[Stored items]
**src/rtl/core/i2crm_pkg.sv**
```systemverilog
`default_nettype none
// ----------------------------------------------------------------------------
// i2crm_pkg
// Shared types and constants of the I2C register master.
// ----------------------------------------------------------------------------
package i2crm_pkg;

    localparam int MAX_BYTES = 16;
    localparam int BUF_AW    = $clog2(MAX_BYTES);

    localparam logic [1:0] OP_TICK  = 2'd0;
    localparam logic [1:0] OP_LOAD  = 2'd1;
    localparam logic [1:0] OP_WRITE = 2'd2;
    localparam logic [1:0] OP_READ  = 2'd3;

    localparam logic [1:0] ST_OK         = 2'd0;
    localparam logic [1:0] ST_START_FAIL = 2'd1;
    localparam logic [1:0] ST_DEV_NACK_R = 2'd2;
    localparam logic [1:0] ST_NACK       = 2'd3;

    localparam logic [9:0] WAIT_TICKS_RST = 10'd200;

    typedef struct packed {
        logic [1:0] op;
        logic [7:0] dev_address;
        logic [7:0] reg_address;
        logic [4:0] length;
        logic [7:0] data_byte;
        logic       sda_in;
    } t_in;

    typedef struct packed {
        logic       scl_level;
        logic       sda_level;
        logic       rx_valid;
        logic [7:0] rx_byte;
        logic       rx_last;
        logic       done_res;
        logic [1:0] status;
        logic       busy_res;
    } t_out;

    typedef struct packed {
        logic              we;
        logic [BUF_AW-1:0] addr;
        logic [7:0]        data;
    } t_wbuf_wr;

endpackage
`default_nettype wire

```
**src/rtl/core/i2crm_wbuf.sv**
```systemverilog
`default_nettype none
// ----------------------------------------------------------------------------
// i2crm_wbuf
// Generic RAM: one write port, one registered read port.
// ----------------------------------------------------------------------------
module i2crm_wbuf #(
    parameter int WIDTH = 8,
    parameter int DEPTH = 16
) (
    input  wire logic                     i_clk,
    input  wire logic                     i_we,
    input  wire logic [$clog2(DEPTH)-1:0] i_waddr,
    input  wire logic [WIDTH-1:0]         i_wdata,
    input  wire logic [$clog2(DEPTH)-1:0] i_raddr,
    output logic [WIDTH-1:0]              o_rdata
);

    logic [WIDTH-1:0] r_mem [DEPTH];
    logic [WIDTH-1:0] r_rdata;

    always_ff @(posedge i_clk) begin
        if (i_we) begin
            r_mem[i_waddr] <= i_wdata;
        end
        r_rdata <= r_mem[i_raddr];
    end

    assign o_rdata = r_rdata;

endmodule
`default_nettype wire

```
**src/rtl/core/i2crm_ctrl.sv**
```systemverilog
`default_nettype none
// ----------------------------------------------------------------------------
// i2crm_ctrl
// Bus sequencer: updates the transfer state once per item and forms the result.
// ----------------------------------------------------------------------------
module i2crm_ctrl
    import i2crm_pkg::*;
(
    input  wire logic              i_clk,
    input  wire logic              i_rst_n,
    input  wire logic              i_cfg_we,
    input  wire logic [9:0]        i_cfg_wdata,
    input  wire logic              i_step,
    input  wire t_in               i_item,
    input  wire logic [7:0]        i_buf_rdata,
    output t_wbuf_wr               o_buf_wr,
    output logic [BUF_AW-1:0]      o_buf_raddr,
    output t_out                   o_res
);

    localparam logic [4:0] P_IDLE     = 5'd0;
    localparam logic [4:0] P_ST_A     = 5'd1;
    localparam logic [4:0] P_ST_B     = 5'd2;
    localparam logic [4:0] P_ST_C     = 5'd3;
    localparam logic [4:0] P_TX_LOW   = 5'd4;
    localparam logic [4:0] P_TX_HIGH  = 5'd5;
    localparam logic [4:0] P_ACK_HIGH = 5'd6;
    localparam logic [4:0] P_ACK_LOW  = 5'd7;
    localparam logic [4:0] P_SP_A     = 5'd8;
    localparam logic [4:0] P_SP_B     = 5'd9;
    localparam logic [4:0] P_RX_LOW   = 5'd10;
    localparam logic [4:0] P_RX_HIGH  = 5'd11;
    localparam logic [4:0] P_RX_END   = 5'd12;
    localparam logic [4:0] P_AK_A     = 5'd13;
    localparam logic [4:0] P_AK_B     = 5'd14;
    localparam logic [4:0] P_NK_A     = 5'd15;
    localparam logic [4:0] P_NK_B     = 5'd16;

    localparam logic [1:0] S_DEV  = 2'd0;
    localparam logic [1:0] S_REG  = 2'd1;
    localparam logic [1:0] S_DATA = 2'd2;
    localparam logic [1:0] S_RDEV = 2'd3;

    localparam logic [4:0] MAX_LEN = 5'(MAX_BYTES);

    logic [9:0] r_wait_ticks;
    logic [4:0] r_phase, n_phase;
    logic [9:0] r_wait_count, n_wait_count;
    logic [2:0] r_bit_count, n_bit_count;
    logic [4:0] r_byte_count, n_byte_count;
    logic [7:0] r_shift, n_shift;
    logic [4:0] r_fill, n_fill;
    logic [7:0] r_dev, n_dev;
    logic [7:0] r_reg, n_reg;
    logic [4:0] r_len, n_len;
    logic       r_is_read, n_is_read;
    logic [1:0] r_stage, n_stage;
    logic [1:0] r_err, n_err;

    logic [4:0] byte_inc;

    assign byte_inc    = r_byte_count + 5'd1;
    assign o_buf_raddr = (r_stage == S_DATA) ? byte_inc[BUF_AW-1:0] : '0;

    always_comb begin
        logic [10:0] cnt_inc;
        logic        fire;
        logic        do_ack;
        logic        ack;
        logic        do_nwd;
        logic        do_send;
        logic [7:0]  send_val;
        logic        last;
        logic        scl;
        logic        sda;

        n_phase      = r_phase;
        n_wait_count = r_wait_count;
        n_bit_count  = r_bit_count;
        n_byte_count = r_byte_count;
        n_shift      = r_shift;
        n_fill       = r_fill;
        n_dev        = r_dev;
        n_reg        = r_reg;
        n_len        = r_len;
        n_is_read    = r_is_read;
        n_stage      = r_stage;
        n_err        = r_err;
        o_buf_wr     = '{we: 1'b0, addr: r_fill[BUF_AW-1:0], data: i_item.data_byte};
        o_res        = '0;
        cnt_inc      = {1'b0, r_wait_count} + 11'd1;
        fire         = cnt_inc >= {1'b0, r_wait_ticks};
        do_ack       = 1'b0;
        ack          = 1'b0;
        do_nwd       = 1'b0;
        do_send      = 1'b0;
        send_val     = '0;
        last         = 1'b0;

        if (i_item.op == OP_LOAD) begin
            if (r_phase == P_IDLE && r_fill < MAX_LEN) begin
                o_buf_wr.we = 1'b1;
                n_fill      = r_fill + 5'd1;
            end
        end else if (i_item.op == OP_WRITE || i_item.op == OP_READ) begin
            if (r_phase == P_IDLE) begin
                n_dev        = i_item.dev_address;
                n_reg        = i_item.reg_address;
                n_len        = (i_item.length > MAX_LEN) ? MAX_LEN : i_item.length;
                n_is_read    = (i_item.op == OP_READ);
                if (i_item.op == OP_WRITE) begin
                    n_fill = '0;
                end
                n_stage      = S_DEV;
                n_byte_count = '0;
                n_bit_count  = '0;
                n_err        = ST_OK;
                n_phase      = P_ST_A;
                n_wait_count = '0;
            end
        end else if (r_phase != P_IDLE) begin
            n_wait_count = cnt_inc[9:0];
            if (fire) begin
                n_wait_count = '0;
                case (r_phase)
                    P_ST_A: begin
                        if (i_item.sda_in) begin
                            n_phase = P_ST_B;
                        end else if (r_stage == S_RDEV) begin
                            do_send  = 1'b1;
                            send_val = r_dev | 8'h01;
                        end else begin
                            n_phase         = P_IDLE;
                            o_res.done_res  = 1'b1;
                            o_res.status    = ST_START_FAIL;
                        end
                    end
                    P_ST_B: n_phase = P_ST_C;
                    P_ST_C: begin
                        do_send  = 1'b1;
                        send_val = (r_stage == S_RDEV) ? (r_dev | 8'h01) : r_dev;
                    end
                    P_TX_LOW: n_phase = P_TX_HIGH;
                    P_TX_HIGH: begin
                        if (r_bit_count == 3'd7) begin
                            n_phase = P_ACK_HIGH;
                        end else begin
                            n_bit_count = r_bit_count + 3'd1;
                            n_shift     = {r_shift[6:0], 1'b0};
                            n_phase     = P_TX_LOW;
                        end
                    end
                    P_ACK_HIGH: begin
                        if (i_item.sda_in) begin
                            do_ack = 1'b1;
                        end else begin
                            n_phase = P_ACK_LOW;
                        end
                    end
                    P_ACK_LOW: begin
                        do_ack = 1'b1;
                        ack    = 1'b1;
                    end
                    P_SP_A: n_phase = P_SP_B;
                    P_SP_B: begin
                        n_phase        = P_IDLE;
                        o_res.done_res = 1'b1;
                        o_res.status   = r_err;
                    end
                    P_RX_LOW: n_phase = P_RX_HIGH;
                    P_RX_HIGH: begin
                        n_shift = {r_shift[6:0], i_item.sda_in};
                        if (r_bit_count == 3'd7) begin
                            n_phase = P_RX_END;
                        end else begin
                            n_bit_count = r_bit_count + 3'd1;
                            n_phase     = P_RX_LOW;
                        end
                    end
                    P_RX_END: begin
                        last           = ({1'b0, byte_inc} >= {1'b0, r_len});
                        o_res.rx_valid = 1'b1;
                        o_res.rx_byte  = r_shift;
                        o_res.rx_last  = last;
                        n_byte_count   = byte_inc;
                        n_phase        = last ? P_NK_A : P_AK_A;
                    end
                    P_AK_A: n_phase = P_AK_B;
                    P_AK_B: begin
                        n_bit_count = '0;
                        n_shift     = '0;
                        n_phase     = P_RX_LOW;
                    end
                    P_NK_A: n_phase = P_NK_B;
                    P_NK_B: n_phase = P_SP_A;
                    default: n_phase = P_IDLE;
                endcase

                if (do_ack) begin
                    case (r_stage)
                        S_DEV: begin
                            if (!ack) begin
                                n_err   = r_is_read ? ST_DEV_NACK_R : ST_NACK;
                                n_phase = P_SP_A;
                            end else begin
                                n_stage  = S_REG;
                                do_send  = 1'b1;
                                send_val = r_reg;
                            end
                        end
                        S_REG: begin
                            if (!ack) begin
                                n_err   = ST_NACK;
                                n_phase = P_SP_A;
                            end else if (r_is_read) begin
                                n_stage = S_RDEV;
                                n_phase = P_ST_A;
                            end else begin
                                n_stage      = S_DATA;
                                n_byte_count = '0;
                                do_nwd       = 1'b1;
                            end
                        end
                        S_DATA: begin
                            n_byte_count = byte_inc;
                            do_nwd       = 1'b1;
                        end
                        default: begin
                            n_byte_count = '0;
                            n_bit_count  = '0;
                            n_shift      = '0;
                            n_phase      = (r_len != 5'd0) ? P_RX_LOW : P_NK_A;
                        end
                    endcase
                end

                if (do_nwd) begin
                    if (n_byte_count < r_len && n_byte_count < MAX_LEN) begin
                        do_send  = 1'b1;
                        send_val = i_buf_rdata;
                    end else begin
                        n_err   = ST_OK;
                        n_phase = P_SP_A;
                    end
                end

                if (do_send) begin
                    n_shift     = send_val;
                    n_bit_count = '0;
                    n_phase     = P_TX_LOW;
                end
            end
        end

        case (n_phase)
            P_ST_B:    begin scl = 1'b1; sda = 1'b0;       end
            P_ST_C:    begin scl = 1'b0; sda = 1'b0;       end
            P_TX_LOW:  begin scl = 1'b0; sda = n_shift[7]; end
            P_TX_HIGH: begin scl = 1'b1; sda = n_shift[7]; end
            P_ACK_LOW: begin scl = 1'b0; sda = 1'b1;       end
            P_SP_A:    begin scl = 1'b0; sda = 1'b0;       end
            P_SP_B:    begin scl = 1'b1; sda = 1'b0;       end
            P_RX_LOW:  begin scl = 1'b0; sda = 1'b1;       end
            P_RX_END:  begin scl = 1'b0; sda = 1'b1;       end
            P_AK_A:    begin scl = 1'b0; sda = 1'b0;       end
            P_AK_B:    begin scl = 1'b1; sda = 1'b0;       end
            P_NK_A:    begin scl = 1'b0; sda = 1'b1;       end
            default:   begin scl = 1'b1; sda = 1'b1;       end
        endcase
        o_res.scl_level = scl;
        o_res.sda_level = sda;
        o_res.busy_res  = (n_phase != P_IDLE);

        if (!i_step) begin
            o_buf_wr.we = 1'b0;
        end
    end

    always_ff @(posedge i_clk) begin
        if (!i_rst_n) begin
            r_wait_ticks <= WAIT_TICKS_RST;
        end else if (i_cfg_we) begin
            r_wait_ticks <= i_cfg_wdata;
        end
    end

    always_ff @(posedge i_clk) begin
        if (!i_rst_n) begin
            r_phase      <= P_IDLE;
            r_wait_count <= '0;
            r_bit_count  <= '0;
            r_byte_count <= '0;
            r_shift      <= '0;
            r_fill       <= '0;
            r_dev        <= '0;
            r_reg        <= '0;
            r_len        <= '0;
            r_is_read    <= 1'b0;
            r_stage      <= S_DEV;
            r_err        <= ST_OK;
        end else if (i_step) begin
            r_phase      <= n_phase;
            r_wait_count <= n_wait_count;
            r_bit_count  <= n_bit_count;
            r_byte_count <= n_byte_count;
            r_shift      <= n_shift;
            r_fill       <= n_fill;
            r_dev        <= n_dev;
            r_reg        <= n_reg;
            r_len        <= n_len;
            r_is_read    <= n_is_read;
            r_stage      <= n_stage;
            r_err        <= n_err;
        end
    end

endmodule
`default_nettype wire

```
**src/rtl/core/i2c_register_master.sv**
```systemverilog
`default_nettype none
// ----------------------------------------------------------------------------
// i2c_register_master
// Open-drain I2C master for register writes and reads, timed by tick items.
// ----------------------------------------------------------------------------
// Every input transfer yields exactly one result transfer. The block takes one
// item per clock when neither side stalls: an input register feeds the
// sequencer, whose single state update per item lands in an output register.
// Only tick items move the bus; each wait phase spans wait_ticks ticks (zero
// acts as one). Load items fill a 16-byte write buffer while idle; a write
// start empties it.
// ----------------------------------------------------------------------------
module i2c_register_master
    import i2crm_pkg::*;
(
    input  wire logic       i_clk,
    input  wire logic       i_rst_n,
    input  wire logic       i_cfg_we,
    input  wire logic [9:0] i_cfg_wdata,
    input  wire logic       i_in_valid,
    output logic            o_in_stall,
    input  wire t_in        i_in,
    output logic            o_out_valid,
    input  wire logic       i_out_stall,
    output t_out            o_out
);

    logic              r_in_valid;
    t_in               r_in;
    logic              r_out_valid;
    t_out              r_out;
    logic              advance;
    logic              step;
    t_wbuf_wr          buf_wr;
    logic [BUF_AW-1:0] buf_raddr;
    logic [7:0]        buf_rdata;
    t_out              res;

    assign advance     = !r_out_valid || !i_out_stall;
    assign step        = r_in_valid && advance;
    assign o_in_stall  = r_in_valid && !advance;
    assign o_out_valid = r_out_valid;
    assign o_out       = r_out;

    i2crm_wbuf #(
        .WIDTH (8),
        .DEPTH (MAX_BYTES)
    ) u_wbuf (
        .i_clk   (i_clk),
        .i_we    (buf_wr.we),
        .i_waddr (buf_wr.addr),
        .i_wdata (buf_wr.data),
        .i_raddr (buf_raddr),
        .o_rdata (buf_rdata)
    );

    i2crm_ctrl u_ctrl (
        .i_clk       (i_clk),
        .i_rst_n     (i_rst_n),
        .i_cfg_we    (i_cfg_we),
        .i_cfg_wdata (i_cfg_wdata),
        .i_step      (step),
        .i_item      (r_in),
        .i_buf_rdata (buf_rdata),
        .o_buf_wr    (buf_wr),
        .o_buf_raddr (buf_raddr),
        .o_res       (res)
    );

    always_ff @(posedge i_clk) begin
        if (!i_rst_n) begin
            r_in_valid <= 1'b0;
        end else if (!o_in_stall) begin
            r_in_valid <= i_in_valid;
        end
    end

    always_ff @(posedge i_clk) begin
        if (!o_in_stall && i_in_valid) begin
            r_in <= i_in;
        end
    end

    always_ff @(posedge i_clk) begin
        if (!i_rst_n) begin
            r_out_valid <= 1'b0;
        end else if (advance) begin
            r_out_valid <= r_in_valid;
        end
    end

    always_ff @(posedge i_clk) begin
        if (step) begin
            r_out <= res;
        end
    end

endmodule
`default_nettype wire

```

### EXERCISE BRIEF
The answer must consist of every line from the data that holds the string "advance".

### TASK ANSWER
    logic              advance;
    assign advance     = !r_out_valid || !i_out_stall;
    assign step        = r_in_valid && advance;
    assign o_in_stall  = r_in_valid && !advance;
        end else if (advance) begin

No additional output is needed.